While he was a senior principal and enterprise solutions lead at credit reporting agency TransUnion in 2023, Pascual said he noticed scams were getting worse.

“Something happened with COVID where criminals had this epiphany … especially after the whole thing subsided with government benefits fraud … it seemed like they realized it’s just easier to ask a bunch of people for money because eventually someone’s going to say yes,” he said. “I realized that the opportunity was pretty significant.”

TransUnion isn’t in the scam-fighting business, so Pascual exited and founded Scamnetic in September 2023.

KnowScam and IDeveryone

The startup is focused on two primary areas.

The first is inbound communication like email, text messages and social media posts. Scamnetic analyzes these messages to determine if they’re legitimate or malicious with a product called KnowScam.

Its model uses machine learning and natural language processing to score content based on what it learned in training that included “thousands of good messages and thousands of bad ones,” Pascual said.

(Machine learning is a branch of AI that taps into data and algorithms to mimic the way we humans learn. Natural language processing uses machine learning to help machines understand and communicate using human language.)

KnowScam scores messages on a scale of one, which is low risk, to four, which is high risk. This score is based on message details like sender, images, links and attachments and whether any of these components can be tied to patterns for past scams.

Scamnetic can also help you manage risk when you’re reaching out to people you don’t know, such as on dating sites or e-commerce platforms like Facebook Marketplace, with a product called IDeveryone.

Before you, say, send money to a stranger with a product for sale, you can ask them to verify themselves with this tool. After adding their phone number or email, the person in question receives a message asking for their name, location and permission.

“This is a permission process because we go to non-public data sources, at which point we verify you in the background,” Pascual said.
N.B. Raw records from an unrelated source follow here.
==> src/design/colmix_pkg.sv <==
/*
 * Colour mixer shared definitions
 * Palette, pixel, colour and APB types, plus the fixed widths and
 * the blanking delay used across the mixer
 */
package colmix_pkg;

    localparam int PAL_AW    = 11;  // 2048 palette words
    localparam int PAL_DW    = 16;
    localparam int CHAN_W    = 5;   // Per colour channel
    localparam int APB_AW    = 12;  // Byte address, bit 0 ignored
    localparam int BLANK_DLY = 2;   // Extra pxl_cen steps on colour and blanking

    typedef logic [PAL_AW-1:0] pal_addr_t;

    // Bits 3:0 R, 7:4 G, 11:8 B upper parts
    // Bits 12..14 the R/G/B LSBs, bit 15 shadow protect
    typedef logic [PAL_DW-1:0] pal_word_t;

    typedef logic [CHAN_W-1:0] chan_t;
    typedef logic [1:0]        layer_t;

    typedef struct packed {
        chan_t red;
        chan_t green;
        chan_t blue;
    } rgb_t;

    // Pixel as delivered by the tile and sprite side
    typedef struct packed {
        pal_addr_t  tmap_addr;  // Full address, used on layer 3
        logic [7:0] rd_pxl;     // Sprite or road pixel
        layer_t     rc;         // Layer code
        logic       shadow;
    } pxl_in_t;

    typedef struct packed {
        logic              psel;
        logic              penable;
        logic              pwrite;
        logic [APB_AW-1:0] paddr;
        logic [PAL_DW-1:0] pwdata;
        logic [1:0]        pstrb;   // Byte strobes
    } apb_req_t;

    typedef struct packed {
        logic [PAL_DW-1:0] prdata;
        logic              pready;
    } apb_rsp_t;

    typedef enum logic {
        APB_IDLE,
        APB_RD_WAIT     // Read address presented, data next cycle
    } apb_state_t;

endpackage
==> src/design/colmix_pixel.sv <==
/*
 * Pixel colour stage
 * Picks the palette address from the layer code, unpacks the returned
 * colour word, applies shadow dimming and blacks out when video is off
 */
`timescale 1ns/1ps

module colmix_pixel (
    input  logic                  clk,
    input  logic                  rst,
    input  logic                  pxl_cen,
    input  logic                  video_en,
    input  colmix_pkg::pxl_in_t   pix,
    output colmix_pkg::pal_addr_t vid_addr,
    input  colmix_pkg::pal_word_t vid_rdata,
    output colmix_pkg::rgb_t      rgb_gated
);
    import colmix_pkg::*;

    pxl_in_t   pix_q;       // Pixel held for one pxl_cen period
    pal_addr_t rd_mux;      // Sprite/road address
    logic      shadow_rd;   // Shadow flag lined up with vid_rdata
    rgb_t      rgb_pal;     // Raw unpacked colour
    rgb_t      rgb_dim;
    rgb_t      rgb_next;

    // Channel minus a quarter of itself
    function automatic chan_t dim(input chan_t a);
        return a - (a >> 2);
    endfunction

    always_ff @(posedge clk) begin
        if (pxl_cen) begin
            pix_q <= pix;
        end
        shadow_rd <= pix_q.shadow;  // Same clock as the RAM read
    end

    // Layer rule for the palette address
    always_comb begin
        rd_mux[3:0] = pix_q.rd_pxl[3:0];
        case (pix_q.rc)
            2'd0, 2'd1: rd_mux[5:4] = 2'b11;
            2'd2:       rd_mux[5:4] = {1'b0, pix_q.rd_pxl[4]};
            default:    rd_mux[5:4] = pix_q.rd_pxl[5:4];
        endcase
        rd_mux[PAL_AW-1:6] = {(PAL_AW-6){pix_q.rc[1]}};  // Upper bank from layer
    end

    assign vid_addr = (pix_q.rc == 2'd3) ? pix_q.tmap_addr : rd_mux;  // Tile map

    // 4 MSBs then the spare LSB bit
    assign rgb_pal.red   = {vid_rdata[3:0],  vid_rdata[12]};
    assign rgb_pal.green = {vid_rdata[7:4],  vid_rdata[13]};
    assign rgb_pal.blue  = {vid_rdata[11:8], vid_rdata[14]};

    assign rgb_dim.red   = dim(rgb_pal.red);
    assign rgb_dim.green = dim(rgb_pal.green);
    assign rgb_dim.blue  = dim(rgb_pal.blue);

    always_comb begin
        rgb_next = (shadow_rd && !vid_rdata[15]) ? rgb_dim : rgb_pal;  // Bit 15 protects
        if (!video_en) begin
            rgb_next = '0;
        end
    end

    always_ff @(posedge clk) begin
        if (rst) begin
            rgb_gated <= '0;
        end else if (pxl_cen) begin
            rgb_gated <= rgb_next;
        end
    end

endmodule

==> config.mk <==
export PLATFORM = sky130hd
export DESIGN_NAME = colmix_pixel
export DESIGN_NICKNAME = d
export VERILOG_FILES = /design/src/design/colmix_pkg.sv /design/src/design/colmix_pixel.sv
export SDC_FILE = /design/constraint.sdc
export NUM_CORES = 1
export LEC_CHECK = 0
export ABC_CLOCK_PERIOD_IN_PS = 1970
export BUFFER_PORTS_ARGS = -buffer_cell sky130_fd_sc_hd__buf_2
export CAP_MARGIN = 20
export CORE_MARGIN = 2
export CORE_UTILIZATION = 48
export DETAILED_ROUTE_END_ITERATION = 6
export PLACE_DENSITY = 0.82
export SYNTH_ARGS = -nofsm -noshare
export SYNTH_HDL_FRONTEND = slang
export SYNTH_SLANG_ARGS = --single-unit
==> constraint.sdc <==
create_clock -name clk -period 1.97 [get_ports clk]
set_input_delay 0.197 -clock clk [delete_from_list [all_inputs] [get_ports clk]]
set_output_delay 0.197 -clock clk [all_outputs]
set_load 0.005 [all_outputs]
# Word-level counts from Yosys, hierarchy flattened
# Index checks and enable logic that the tools add are counted.
word_totals:
  mem_bits_ro: 0
  ram_bits: 0
  mem_count: 0
  elab_cells: 22
  in_bits: 42
  latch_bits: 0
  register_bits: 36
classes:
  n_div: 0
  bitwise_logic: 0
  order_cmp: 0
  shifts: 0
  n_reduce_logical: 4
  multipliers: 0
  n_eq_ne: 3
  add_sub_neg: 3
  muxes: 4
ops:
  columns: ["cell", "count"]
  rows:
  - ["2-to-1 mux 15 bit", 2]
  - ["subtractor 5 x 3 -> 5 bit", 3]
  - ["2-to-1 mux 11 bit", 1]
  - ["equality test 2 bit (second input constant)", 2]
  - ["one-hot mux 2 bit (2 select lines)", 1]
  - ["equality test 2 x 1 -> 1 bit (second input constant)", 1]
  - ["zero test 2 bit", 1]
  - ["OR reduction 2 bit", 1]
  - ["logical AND 1 bit", 1]
  - ["zero test 1 bit", 1]

# Longest topological paths before layout
depth:
  depth_word: 4
  depth_mapped: 8
  depth_no_buf: 8

# Worst setup path before layout
# OpenSTA, ideal clock, no wires.
synth_timing:
  kind: "input to register"
  from: "in vid_rdata[12]"
  to: "reg rgb_gated[14] (netlist name)"
  path_stages: 7
  path_slack_ns: 0.485
  arrival_time_ns: 1.367
  n_path_buf: 0
  setup_ns: 0.117
  required_time_ns: 1.853
  cell_sequence: "inv_1 > ha_1 > inv_1 > fa_1 > a2111oi_2 > xnor2_1 > o21ai_1"
synth_between:
  elab_chain_len: 3
synth_lines:
  columns: ["element", "line", "text"]
  rows:
  - ["from (decl)", "colmix_pixel.sv:15", "input colmix_pkg::pal_word_t vid_rdata,"]
  - ["subtractor 5 x 3 -> 5 bit", "colmix_pixel.sv:29", "return a - (a >> 2);"]
  - ["2-to-1 mux 15 bit", "colmix_pixel.sv:62", "rgb_next = (shadow_rd && !vid_rdata[15]) ? rgb_dim : rgb_pal;"]
  - ["2-to-1 mux 15 bit", "colmix_pixel.sv:63", "if (!video_en) begin"]
  - ["to (signal assigned)", "colmix_pixel.sv:72", "rgb_gated <= rgb_next;"]
  - ["to (decl)", "colmix_pixel.sv:16", "output colmix_pkg::rgb_t rgb_gated"]
# Every way passes these cells.
# A chain may end at the register's enable or synchronous reset.

# Worst setup path after layout
layout_timing:
  from: "reg pix_q[1] (netlist name)"
  to: "out vid_addr[3]"
layout_between:
  elab_chain_len: 2
layout_lines:
  columns: ["element", "line", "text"]
  rows:
  - ["from (decl)", "colmix_pixel.sv:20", "pxl_in_t pix_q;"]
  - ["from (signal assigned)", "colmix_pixel.sv:34", "pix_q <= pix;"]
  - ["equality test 2 bit", "colmix_pixel.sv:50", "assign vid_addr = (pix_q.rc == 2'd3) ? pix_q.tmap_addr : rd_mux;"]
  - ["2-to-1 mux 11 bit", "colmix_pixel.sv:50", null]
  - ["to (decl)", "colmix_pixel.sv:14", "output colmix_pkg::pal_addr_t vid_addr,"]
# Every way passes these cells.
Tampa, Florida-based Scamnetic plans to launch a direct-to-consumer subscription service in the fourth quarter. For now, it’s working with partners like banks, credit unions, telecoms and insurance companies, which offer KnowScam and IDeveryone to their customers as either a free benefit or as part of a premium package.

Deepfakes

Moving forward, Pascual wants to expand the channels Scamentic covers, including more activity in social media. He also plans to get into video communication to help users detect deepfakes, or images and videos that have been altered to display something that never really happened.

“That’s a big thing on our roadmap for the relatively near term because that’s an impossible problem for consumers,” he said of deepfakes. “It’s one thing to look at an email and say, ‘Does this look like a good PayPal logo?’ But if you see someone on screen in video — and some of the high-quality ones are really good — it can be almost impossible for someone to know.”

Scamnetic raised $1.35 million in a pre-seed round in March.

Investors include early-stage investment firm Ruxton Ventures, Roo Capital and SaaS Ventures, as well as cybersecurity executive Ori Eisen.

“Odds are, we will continue to take funding,” Pascual said.